Stored dataset items:
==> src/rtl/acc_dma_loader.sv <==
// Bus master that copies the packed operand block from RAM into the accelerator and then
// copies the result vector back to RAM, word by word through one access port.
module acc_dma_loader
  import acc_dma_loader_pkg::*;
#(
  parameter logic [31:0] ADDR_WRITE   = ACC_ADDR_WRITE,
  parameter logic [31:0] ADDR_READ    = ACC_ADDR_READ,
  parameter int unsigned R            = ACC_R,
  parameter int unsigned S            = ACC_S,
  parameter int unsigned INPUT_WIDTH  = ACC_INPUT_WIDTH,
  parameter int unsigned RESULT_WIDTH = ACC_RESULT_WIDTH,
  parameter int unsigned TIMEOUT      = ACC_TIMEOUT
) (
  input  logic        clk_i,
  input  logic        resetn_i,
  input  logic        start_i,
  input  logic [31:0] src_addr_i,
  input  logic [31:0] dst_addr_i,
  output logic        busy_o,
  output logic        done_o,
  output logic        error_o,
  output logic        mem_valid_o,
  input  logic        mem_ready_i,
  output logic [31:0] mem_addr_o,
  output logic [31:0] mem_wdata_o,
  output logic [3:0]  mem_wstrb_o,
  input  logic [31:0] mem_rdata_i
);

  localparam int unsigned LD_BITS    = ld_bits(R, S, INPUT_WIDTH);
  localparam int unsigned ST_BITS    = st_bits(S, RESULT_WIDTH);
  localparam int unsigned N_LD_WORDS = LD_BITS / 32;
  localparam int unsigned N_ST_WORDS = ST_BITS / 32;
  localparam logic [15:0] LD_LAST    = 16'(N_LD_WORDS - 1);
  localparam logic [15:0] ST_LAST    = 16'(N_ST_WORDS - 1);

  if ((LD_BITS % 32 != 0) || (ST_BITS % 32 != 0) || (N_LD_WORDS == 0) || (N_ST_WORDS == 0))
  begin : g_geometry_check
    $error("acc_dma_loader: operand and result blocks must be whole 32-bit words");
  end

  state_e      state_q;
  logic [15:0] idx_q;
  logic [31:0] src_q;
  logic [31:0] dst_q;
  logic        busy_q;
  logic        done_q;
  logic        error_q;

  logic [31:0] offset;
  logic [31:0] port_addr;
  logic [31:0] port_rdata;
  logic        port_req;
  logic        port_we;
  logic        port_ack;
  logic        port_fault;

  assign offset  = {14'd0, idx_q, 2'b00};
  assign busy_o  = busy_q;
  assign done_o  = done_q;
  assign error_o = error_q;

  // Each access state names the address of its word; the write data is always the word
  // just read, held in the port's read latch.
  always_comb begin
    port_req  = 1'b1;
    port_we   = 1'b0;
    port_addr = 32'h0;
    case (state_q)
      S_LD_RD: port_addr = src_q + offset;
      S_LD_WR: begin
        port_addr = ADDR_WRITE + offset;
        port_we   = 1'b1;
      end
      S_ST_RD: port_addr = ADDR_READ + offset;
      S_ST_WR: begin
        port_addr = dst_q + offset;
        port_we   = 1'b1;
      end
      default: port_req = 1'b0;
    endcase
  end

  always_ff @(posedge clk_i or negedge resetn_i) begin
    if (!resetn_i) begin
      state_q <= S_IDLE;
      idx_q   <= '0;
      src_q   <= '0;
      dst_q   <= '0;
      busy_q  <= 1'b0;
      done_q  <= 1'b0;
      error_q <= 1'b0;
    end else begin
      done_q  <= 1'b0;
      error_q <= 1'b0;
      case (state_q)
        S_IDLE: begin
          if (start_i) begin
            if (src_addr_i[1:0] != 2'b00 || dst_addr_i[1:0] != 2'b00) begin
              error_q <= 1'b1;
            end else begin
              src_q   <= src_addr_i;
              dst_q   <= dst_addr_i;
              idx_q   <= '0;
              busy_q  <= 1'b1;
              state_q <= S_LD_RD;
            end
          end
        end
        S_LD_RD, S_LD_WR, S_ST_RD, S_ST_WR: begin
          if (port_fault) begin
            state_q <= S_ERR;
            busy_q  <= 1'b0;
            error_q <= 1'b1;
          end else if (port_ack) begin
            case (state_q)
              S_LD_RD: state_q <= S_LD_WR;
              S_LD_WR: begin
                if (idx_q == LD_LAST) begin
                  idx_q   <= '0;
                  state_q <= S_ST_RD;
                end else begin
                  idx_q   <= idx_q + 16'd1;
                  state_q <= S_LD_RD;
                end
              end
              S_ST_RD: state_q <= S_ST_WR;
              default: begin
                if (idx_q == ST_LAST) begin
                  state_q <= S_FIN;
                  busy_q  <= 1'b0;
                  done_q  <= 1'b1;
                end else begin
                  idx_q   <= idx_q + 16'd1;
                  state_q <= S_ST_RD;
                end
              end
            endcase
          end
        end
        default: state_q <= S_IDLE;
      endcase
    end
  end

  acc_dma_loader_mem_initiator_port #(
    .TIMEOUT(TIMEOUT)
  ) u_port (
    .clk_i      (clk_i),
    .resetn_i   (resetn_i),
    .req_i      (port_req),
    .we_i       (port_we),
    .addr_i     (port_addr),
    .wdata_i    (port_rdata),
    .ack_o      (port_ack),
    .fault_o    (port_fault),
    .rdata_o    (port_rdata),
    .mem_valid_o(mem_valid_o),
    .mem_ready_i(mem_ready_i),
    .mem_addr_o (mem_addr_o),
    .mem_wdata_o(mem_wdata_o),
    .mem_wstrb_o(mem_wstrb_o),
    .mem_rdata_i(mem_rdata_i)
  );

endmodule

---

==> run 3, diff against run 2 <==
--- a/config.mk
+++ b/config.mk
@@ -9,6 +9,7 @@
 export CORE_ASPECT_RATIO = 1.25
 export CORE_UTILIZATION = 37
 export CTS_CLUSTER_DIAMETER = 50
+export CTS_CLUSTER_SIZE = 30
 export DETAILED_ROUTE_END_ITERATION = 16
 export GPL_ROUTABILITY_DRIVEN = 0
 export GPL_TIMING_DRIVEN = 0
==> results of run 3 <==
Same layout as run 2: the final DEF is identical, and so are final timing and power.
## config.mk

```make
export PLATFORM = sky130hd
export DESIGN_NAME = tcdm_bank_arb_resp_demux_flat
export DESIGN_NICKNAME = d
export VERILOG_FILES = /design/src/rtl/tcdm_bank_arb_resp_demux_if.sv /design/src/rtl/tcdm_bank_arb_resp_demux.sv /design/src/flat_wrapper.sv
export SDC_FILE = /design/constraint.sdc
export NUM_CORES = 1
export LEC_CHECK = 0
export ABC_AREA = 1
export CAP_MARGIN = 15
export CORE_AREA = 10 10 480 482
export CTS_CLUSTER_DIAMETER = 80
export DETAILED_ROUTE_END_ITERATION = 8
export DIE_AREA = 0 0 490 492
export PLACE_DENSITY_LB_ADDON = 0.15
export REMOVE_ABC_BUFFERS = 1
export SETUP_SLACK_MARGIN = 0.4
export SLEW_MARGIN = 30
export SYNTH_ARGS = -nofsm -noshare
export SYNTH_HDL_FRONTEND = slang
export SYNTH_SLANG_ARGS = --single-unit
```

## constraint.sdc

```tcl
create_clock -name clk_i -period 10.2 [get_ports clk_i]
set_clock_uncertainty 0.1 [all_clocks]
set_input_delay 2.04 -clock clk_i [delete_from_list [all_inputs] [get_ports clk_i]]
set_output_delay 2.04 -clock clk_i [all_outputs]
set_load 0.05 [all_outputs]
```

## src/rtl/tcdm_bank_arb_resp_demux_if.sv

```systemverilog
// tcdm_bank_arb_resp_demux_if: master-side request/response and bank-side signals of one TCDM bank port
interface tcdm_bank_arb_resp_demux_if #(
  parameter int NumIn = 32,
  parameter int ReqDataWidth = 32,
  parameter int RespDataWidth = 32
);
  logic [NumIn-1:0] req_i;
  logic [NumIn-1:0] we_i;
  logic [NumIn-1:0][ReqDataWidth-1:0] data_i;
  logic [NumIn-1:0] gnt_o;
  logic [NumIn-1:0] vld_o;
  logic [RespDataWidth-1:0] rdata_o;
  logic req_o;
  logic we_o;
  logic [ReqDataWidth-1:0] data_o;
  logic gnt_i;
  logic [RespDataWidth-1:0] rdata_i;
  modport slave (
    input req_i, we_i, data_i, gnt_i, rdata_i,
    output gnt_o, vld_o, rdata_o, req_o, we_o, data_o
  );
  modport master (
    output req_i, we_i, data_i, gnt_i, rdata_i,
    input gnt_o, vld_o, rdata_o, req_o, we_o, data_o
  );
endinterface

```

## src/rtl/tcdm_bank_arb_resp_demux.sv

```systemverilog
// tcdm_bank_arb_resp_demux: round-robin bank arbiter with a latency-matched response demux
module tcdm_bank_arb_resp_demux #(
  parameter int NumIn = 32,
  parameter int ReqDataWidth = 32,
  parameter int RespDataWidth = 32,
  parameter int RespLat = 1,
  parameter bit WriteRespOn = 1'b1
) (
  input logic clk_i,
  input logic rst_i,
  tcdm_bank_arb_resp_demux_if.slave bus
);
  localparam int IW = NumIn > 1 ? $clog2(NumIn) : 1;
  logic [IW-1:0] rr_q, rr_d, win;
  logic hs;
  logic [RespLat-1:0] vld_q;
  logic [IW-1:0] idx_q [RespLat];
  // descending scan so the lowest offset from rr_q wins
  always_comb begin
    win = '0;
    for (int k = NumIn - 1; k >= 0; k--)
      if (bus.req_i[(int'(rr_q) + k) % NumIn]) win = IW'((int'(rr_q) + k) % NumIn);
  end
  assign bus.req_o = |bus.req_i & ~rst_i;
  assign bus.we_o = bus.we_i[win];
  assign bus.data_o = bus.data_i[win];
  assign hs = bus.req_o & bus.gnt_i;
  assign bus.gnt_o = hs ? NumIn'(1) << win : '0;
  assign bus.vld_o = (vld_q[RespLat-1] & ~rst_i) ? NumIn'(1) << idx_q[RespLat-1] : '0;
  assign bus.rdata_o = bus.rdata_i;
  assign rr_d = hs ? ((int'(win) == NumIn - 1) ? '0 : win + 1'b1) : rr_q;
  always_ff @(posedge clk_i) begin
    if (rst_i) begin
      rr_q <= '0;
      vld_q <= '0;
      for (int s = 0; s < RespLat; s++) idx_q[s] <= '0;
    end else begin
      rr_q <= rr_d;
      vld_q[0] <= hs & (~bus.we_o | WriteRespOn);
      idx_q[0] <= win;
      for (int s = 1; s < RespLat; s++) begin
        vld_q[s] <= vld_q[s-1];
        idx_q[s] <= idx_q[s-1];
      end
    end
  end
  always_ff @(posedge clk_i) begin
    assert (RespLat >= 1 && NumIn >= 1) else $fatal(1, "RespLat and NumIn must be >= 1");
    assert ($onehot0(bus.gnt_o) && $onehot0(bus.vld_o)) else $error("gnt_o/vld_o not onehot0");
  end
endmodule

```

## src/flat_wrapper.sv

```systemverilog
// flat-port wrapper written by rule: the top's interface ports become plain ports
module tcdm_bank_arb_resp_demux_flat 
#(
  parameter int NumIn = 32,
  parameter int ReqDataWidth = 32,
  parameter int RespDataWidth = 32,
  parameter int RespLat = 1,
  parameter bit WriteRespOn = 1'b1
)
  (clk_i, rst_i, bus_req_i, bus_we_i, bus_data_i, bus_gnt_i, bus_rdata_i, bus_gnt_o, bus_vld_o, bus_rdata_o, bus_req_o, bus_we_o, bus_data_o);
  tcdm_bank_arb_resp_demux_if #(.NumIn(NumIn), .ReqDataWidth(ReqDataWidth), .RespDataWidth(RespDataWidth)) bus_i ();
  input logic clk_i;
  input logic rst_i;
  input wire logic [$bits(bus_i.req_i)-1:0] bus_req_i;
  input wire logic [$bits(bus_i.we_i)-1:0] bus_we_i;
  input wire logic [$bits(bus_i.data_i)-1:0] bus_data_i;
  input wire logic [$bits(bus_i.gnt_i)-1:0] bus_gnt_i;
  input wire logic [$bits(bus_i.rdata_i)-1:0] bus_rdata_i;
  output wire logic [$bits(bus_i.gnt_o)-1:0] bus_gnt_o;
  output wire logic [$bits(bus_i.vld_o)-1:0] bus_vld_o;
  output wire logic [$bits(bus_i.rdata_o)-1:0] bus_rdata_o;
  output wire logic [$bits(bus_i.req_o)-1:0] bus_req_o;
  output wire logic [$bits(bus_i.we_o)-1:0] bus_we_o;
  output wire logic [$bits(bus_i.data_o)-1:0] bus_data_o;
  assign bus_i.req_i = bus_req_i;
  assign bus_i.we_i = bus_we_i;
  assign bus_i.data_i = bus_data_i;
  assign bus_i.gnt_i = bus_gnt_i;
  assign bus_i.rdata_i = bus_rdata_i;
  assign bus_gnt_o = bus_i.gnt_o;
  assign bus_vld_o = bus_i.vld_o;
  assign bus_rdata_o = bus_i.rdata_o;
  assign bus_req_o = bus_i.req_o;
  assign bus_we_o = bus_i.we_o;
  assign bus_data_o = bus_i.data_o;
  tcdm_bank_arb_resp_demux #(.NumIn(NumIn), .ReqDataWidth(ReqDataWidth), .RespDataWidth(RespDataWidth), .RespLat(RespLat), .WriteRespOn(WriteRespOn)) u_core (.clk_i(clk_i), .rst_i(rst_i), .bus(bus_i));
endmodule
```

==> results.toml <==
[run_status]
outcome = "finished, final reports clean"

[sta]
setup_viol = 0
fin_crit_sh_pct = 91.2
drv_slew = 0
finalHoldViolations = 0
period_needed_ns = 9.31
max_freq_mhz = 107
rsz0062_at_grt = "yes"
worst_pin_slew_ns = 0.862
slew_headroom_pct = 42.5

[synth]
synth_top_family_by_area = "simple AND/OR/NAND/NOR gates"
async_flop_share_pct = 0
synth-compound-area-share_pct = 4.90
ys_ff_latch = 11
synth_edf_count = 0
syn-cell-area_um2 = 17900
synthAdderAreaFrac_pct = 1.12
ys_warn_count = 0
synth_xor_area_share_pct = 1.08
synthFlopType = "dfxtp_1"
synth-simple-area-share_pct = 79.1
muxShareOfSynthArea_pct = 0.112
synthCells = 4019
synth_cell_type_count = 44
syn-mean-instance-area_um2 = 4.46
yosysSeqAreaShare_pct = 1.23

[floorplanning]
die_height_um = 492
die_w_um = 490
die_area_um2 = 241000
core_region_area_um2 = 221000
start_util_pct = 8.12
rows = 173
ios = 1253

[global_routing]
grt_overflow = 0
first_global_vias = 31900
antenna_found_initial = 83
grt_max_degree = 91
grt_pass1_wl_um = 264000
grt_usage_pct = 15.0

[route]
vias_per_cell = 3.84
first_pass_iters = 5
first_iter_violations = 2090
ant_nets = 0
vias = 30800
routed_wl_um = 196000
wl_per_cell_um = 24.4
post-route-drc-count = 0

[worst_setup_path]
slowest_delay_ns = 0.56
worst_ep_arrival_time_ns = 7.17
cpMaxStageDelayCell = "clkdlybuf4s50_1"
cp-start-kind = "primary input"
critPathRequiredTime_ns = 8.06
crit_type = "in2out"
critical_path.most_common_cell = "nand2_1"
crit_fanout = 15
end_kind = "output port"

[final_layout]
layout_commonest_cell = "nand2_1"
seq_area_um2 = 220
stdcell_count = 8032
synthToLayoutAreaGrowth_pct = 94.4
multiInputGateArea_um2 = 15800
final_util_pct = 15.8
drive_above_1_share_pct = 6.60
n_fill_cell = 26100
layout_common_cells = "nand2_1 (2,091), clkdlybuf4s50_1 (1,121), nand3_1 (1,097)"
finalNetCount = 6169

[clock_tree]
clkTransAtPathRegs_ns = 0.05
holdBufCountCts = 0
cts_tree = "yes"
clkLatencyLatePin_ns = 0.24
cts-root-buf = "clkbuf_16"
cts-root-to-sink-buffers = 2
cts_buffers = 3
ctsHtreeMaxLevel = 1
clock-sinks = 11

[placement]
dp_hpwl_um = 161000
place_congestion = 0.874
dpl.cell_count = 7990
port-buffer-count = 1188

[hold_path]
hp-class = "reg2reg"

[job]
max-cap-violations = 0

» Requirement:
Among the lines above, repeat exactly those from the line with "parameter int unsigned INPUT_WIDTH" to the line with "begin : g_geometry_check", counting both ends.

» Task solution:
  parameter int unsigned INPUT_WIDTH  = ACC_INPUT_WIDTH,
  parameter int unsigned RESULT_WIDTH = ACC_RESULT_WIDTH,
  parameter int unsigned TIMEOUT      = ACC_TIMEOUT
) (
  input  logic        clk_i,
  input  logic        resetn_i,
  input  logic        start_i,
  input  logic [31:0] src_addr_i,
  input  logic [31:0] dst_addr_i,
  output logic        busy_o,
  output logic        done_o,
  output logic        error_o,
  output logic        mem_valid_o,
  input  logic        mem_ready_i,
  output logic [31:0] mem_addr_o,
  output logic [31:0] mem_wdata_o,
  output logic [3:0]  mem_wstrb_o,
  input  logic [31:0] mem_rdata_i
);

  localparam int unsigned LD_BITS    = ld_bits(R, S, INPUT_WIDTH);
  localparam int unsigned ST_BITS    = st_bits(S, RESULT_WIDTH);
  localparam int unsigned N_LD_WORDS = LD_BITS / 32;
  localparam int unsigned N_ST_WORDS = ST_BITS / 32;
  localparam logic [15:0] LD_LAST    = 16'(N_LD_WORDS - 1);
  localparam logic [15:0] ST_LAST    = 16'(N_ST_WORDS - 1);

  if ((LD_BITS % 32 != 0) || (ST_BITS % 32 != 0) || (N_LD_WORDS == 0) || (N_ST_WORDS == 0))
  begin : g_geometry_check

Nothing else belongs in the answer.